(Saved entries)
[Start of section]

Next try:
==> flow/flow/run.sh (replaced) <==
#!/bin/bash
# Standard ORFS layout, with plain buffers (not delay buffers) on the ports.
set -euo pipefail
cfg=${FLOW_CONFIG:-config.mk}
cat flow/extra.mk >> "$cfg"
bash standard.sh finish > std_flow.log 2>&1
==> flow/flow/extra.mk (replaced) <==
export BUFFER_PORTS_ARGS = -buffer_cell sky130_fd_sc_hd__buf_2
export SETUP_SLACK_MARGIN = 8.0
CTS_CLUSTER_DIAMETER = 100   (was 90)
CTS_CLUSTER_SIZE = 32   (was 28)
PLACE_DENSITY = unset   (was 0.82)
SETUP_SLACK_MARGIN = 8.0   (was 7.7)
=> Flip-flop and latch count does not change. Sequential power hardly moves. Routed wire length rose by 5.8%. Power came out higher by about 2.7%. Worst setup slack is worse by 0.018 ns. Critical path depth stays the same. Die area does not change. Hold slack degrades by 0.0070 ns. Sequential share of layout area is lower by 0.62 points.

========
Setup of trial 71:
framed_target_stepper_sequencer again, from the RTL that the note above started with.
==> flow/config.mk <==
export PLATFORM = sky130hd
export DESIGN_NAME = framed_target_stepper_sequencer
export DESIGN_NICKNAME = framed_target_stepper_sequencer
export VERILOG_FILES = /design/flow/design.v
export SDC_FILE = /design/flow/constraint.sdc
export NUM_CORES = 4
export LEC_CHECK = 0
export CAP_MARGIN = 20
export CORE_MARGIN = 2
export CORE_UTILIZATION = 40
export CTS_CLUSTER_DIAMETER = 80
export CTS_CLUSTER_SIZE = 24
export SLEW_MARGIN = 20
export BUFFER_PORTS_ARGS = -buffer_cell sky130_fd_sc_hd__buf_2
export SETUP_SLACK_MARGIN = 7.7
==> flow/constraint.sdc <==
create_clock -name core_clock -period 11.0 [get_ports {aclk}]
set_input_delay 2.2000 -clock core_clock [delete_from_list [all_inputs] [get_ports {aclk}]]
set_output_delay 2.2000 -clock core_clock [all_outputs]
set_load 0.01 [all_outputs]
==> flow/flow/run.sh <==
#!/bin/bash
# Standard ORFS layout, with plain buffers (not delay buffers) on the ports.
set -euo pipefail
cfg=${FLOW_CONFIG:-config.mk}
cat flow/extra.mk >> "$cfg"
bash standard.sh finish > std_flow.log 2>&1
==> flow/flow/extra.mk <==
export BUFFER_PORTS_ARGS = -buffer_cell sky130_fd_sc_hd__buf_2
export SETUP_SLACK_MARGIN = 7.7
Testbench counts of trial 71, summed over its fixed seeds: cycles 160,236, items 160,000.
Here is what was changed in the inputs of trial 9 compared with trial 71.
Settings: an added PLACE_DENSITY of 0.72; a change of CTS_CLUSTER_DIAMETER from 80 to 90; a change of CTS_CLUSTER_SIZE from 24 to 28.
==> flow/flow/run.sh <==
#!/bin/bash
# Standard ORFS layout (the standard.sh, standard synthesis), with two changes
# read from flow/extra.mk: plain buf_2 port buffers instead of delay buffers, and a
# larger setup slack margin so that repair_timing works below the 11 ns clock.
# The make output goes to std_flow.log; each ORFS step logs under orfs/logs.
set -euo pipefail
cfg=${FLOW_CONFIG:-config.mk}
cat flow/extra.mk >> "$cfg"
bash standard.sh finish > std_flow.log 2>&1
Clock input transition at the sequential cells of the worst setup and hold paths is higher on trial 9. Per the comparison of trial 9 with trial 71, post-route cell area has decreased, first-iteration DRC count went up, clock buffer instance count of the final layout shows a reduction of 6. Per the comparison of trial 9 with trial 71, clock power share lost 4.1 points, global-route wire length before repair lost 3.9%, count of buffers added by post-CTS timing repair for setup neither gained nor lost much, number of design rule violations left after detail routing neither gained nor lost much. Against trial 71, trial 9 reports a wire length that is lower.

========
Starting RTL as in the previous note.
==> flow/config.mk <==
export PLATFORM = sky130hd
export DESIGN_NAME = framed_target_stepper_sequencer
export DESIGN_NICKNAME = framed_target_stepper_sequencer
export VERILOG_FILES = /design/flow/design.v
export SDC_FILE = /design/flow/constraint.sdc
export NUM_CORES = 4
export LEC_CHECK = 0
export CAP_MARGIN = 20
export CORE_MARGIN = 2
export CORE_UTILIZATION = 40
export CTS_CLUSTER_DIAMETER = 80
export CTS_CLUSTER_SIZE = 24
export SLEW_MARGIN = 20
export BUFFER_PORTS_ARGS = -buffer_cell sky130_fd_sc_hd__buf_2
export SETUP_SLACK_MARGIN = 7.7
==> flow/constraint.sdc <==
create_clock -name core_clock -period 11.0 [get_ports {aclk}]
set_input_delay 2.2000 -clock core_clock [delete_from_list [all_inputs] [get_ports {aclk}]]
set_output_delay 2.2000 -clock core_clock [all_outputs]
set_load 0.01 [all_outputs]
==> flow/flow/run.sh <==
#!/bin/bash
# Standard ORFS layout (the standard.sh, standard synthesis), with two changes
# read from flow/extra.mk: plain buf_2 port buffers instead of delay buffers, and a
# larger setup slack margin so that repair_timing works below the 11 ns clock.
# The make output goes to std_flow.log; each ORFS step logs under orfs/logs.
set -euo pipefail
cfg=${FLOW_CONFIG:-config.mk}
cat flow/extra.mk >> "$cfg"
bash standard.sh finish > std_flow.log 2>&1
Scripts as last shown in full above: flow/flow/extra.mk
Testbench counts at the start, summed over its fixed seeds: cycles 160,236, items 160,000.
This design comes from an exercise in tuning for small area on the open sky130 flow, not from production work. Where RTL was checked, it was by simulation tests only, not by an equivalence proof against the original.

## delta
==> flow/design.v <==
package fifo_pkg;
  typedef logic [32-1:0] data_t;
  typedef logic [$clog2(16):0] count_t;
endpackage
package ntrpt_pkg;
  typedef logic [16-1:0] cause_t;
endpackage
module occupancy_counter (
  input  logic             clk,
  input  logic             reset,
  input  logic             push,
  input  logic             pop,
  output fifo_pkg::count_t count,
  output logic             push_ok,
  output logic             pop_ok
);
  logic is_full;
  logic is_empty;
  assign is_full  = (count == fifo_pkg::count_t'(16));
  assign is_empty = (count == '0);
  assign push_ok = push && (!is_full || (pop && !is_empty));
  assign pop_ok  = pop && !is_empty;
  logic up;
  logic down;
  assign up   = push_ok && !pop_ok;
  assign down = pop_ok && !push_ok;
  always_ff @(posedge clk or posedge reset) begin
    if (reset) begin
      count <= '0;
    end else begin
      count <= count + {{($bits(count)-1){down}}, up || down};
    end
  end
endmodule
module entry_shift_store (
  input  logic             clk,
  input  logic             reset,
  input  logic             push_ok,
  input  logic             pop_ok,
  input  fifo_pkg::data_t  din,
  input  fifo_pkg::count_t count,
  output fifo_pkg::data_t [16-1:0] entries
);
  always_ff @(posedge clk) begin
    if (push_ok) begin
      entries <= {entries[16-2:0], din};
    end
  end
endmodule
module head_select_match (
  input  logic             clk,
  input  logic             reset,
  input  logic             push_ok,
  input  logic             pop_ok,
  input  fifo_pkg::data_t  din,
  input  fifo_pkg::data_t [16-1:0] entries,
  input  fifo_pkg::count_t count,
  output fifo_pkg::data_t  dout,
  output logic             pndng,
  output logic             full,
  output logic             mtip
);
  fifo_pkg::data_t  head_word;
  fifo_pkg::count_t hits;
  logic             hit_in;
  logic             hit_out;
  logic [16-1:0] head_sel;
  always_comb begin
    for (int k = 0; k < 16; k++) begin
      head_sel[k] = (count == fifo_pkg::count_t'(k + 1));
    end
  end
  head_mux mux_i (
    .sel     (head_sel),
    .entries (entries),
    .word    (head_word)
  );
  assign hit_in  = (ntrpt_pkg::cause_t'(din) == ntrpt_pkg::cause_t'(16'h0080));
  assign hit_out = (ntrpt_pkg::cause_t'(head_word) == ntrpt_pkg::cause_t'(16'h0080));
  logic hit_up;
  logic hit_down;
  assign hit_up   = push_ok && hit_in && !(pop_ok && hit_out);
  assign hit_down = pop_ok && hit_out && !(push_ok && hit_in);
  always_ff @(posedge clk or posedge reset) begin
    if (reset) begin
      hits <= '0;
    end else begin
      hits <= hits + {{($bits(hits)-1){hit_down}}, hit_up || hit_down};
    end
  end
  assign dout  = head_word;
  assign pndng = (count != '0);
  assign full  = (count == fifo_pkg::count_t'(16));
  assign mtip  = (hits != '0);
endmodule
module head_mux (
  input  logic [16-1:0]            sel,
  input  fifo_pkg::data_t [16-1:0] entries,
  output fifo_pkg::data_t                   word
);
  localparam int NG = (16 + 2) / 3;
  fifo_pkg::data_t [NG-1:0] part_n;
  genvar g;
  generate
    for (g = 0; g < NG; g = g + 1) begin : g_grp
      if (3 * g + 2 < 16) begin : g_three
        sel3_nor grp_i (
          .sel (sel[3*g+2:3*g]),
          .a   (entries[3*g]),
          .b   (entries[3*g+1]),
          .c   (entries[3*g+2]),
          .y_n (part_n[g])
        );
      end else begin : g_rest
        always_comb begin
          part_n[g] = '1;
          for (int k = 3 * g; k < 16; k++) begin
            part_n[g] = part_n[g] & ~({32{sel[k]}} & entries[k]);
          end
        end
      end
    end
  endgenerate
  always_comb begin
    word = '0;
    for (int k = 0; k < NG; k++) begin
      word = word | ~part_n[k];
    end
  end
endmodule
module sel3_nor (
  input  logic [2:0]      sel,
  input  fifo_pkg::data_t a,
  input  fifo_pkg::data_t b,
  input  fifo_pkg::data_t c,
  output fifo_pkg::data_t y_n
);
  assign y_n = ~(({32{sel[0]}} & a) |
                 ({32{sel[1]}} & b) |
                 ({32{sel[2]}} & c));
endmodule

[End of section]

Among the lines above, return each one holding the string "lower".

Written solution:
=> Flip-flop and latch count does not change. Sequential power hardly moves. Routed wire length rose by 5.8%. Power came out higher by about 2.7%. Worst setup slack is worse by 0.018 ns. Critical path depth stays the same. Die area does not change. Hold slack degrades by 0.0070 ns. Sequential share of layout area is lower by 0.62 points.
Clock input transition at the sequential cells of the worst setup and hold paths is higher on trial 9. Per the comparison of trial 9 with trial 71, post-route cell area has decreased, first-iteration DRC count went up, clock buffer instance count of the final layout shows a reduction of 6. Per the comparison of trial 9 with trial 71, clock power share lost 4.1 points, global-route wire length before repair lost 3.9%, count of buffers added by post-CTS timing repair for setup neither gained nor lost much, number of design rule violations left after detail routing neither gained nor lost much. Against trial 71, trial 9 reports a wire length that is lower.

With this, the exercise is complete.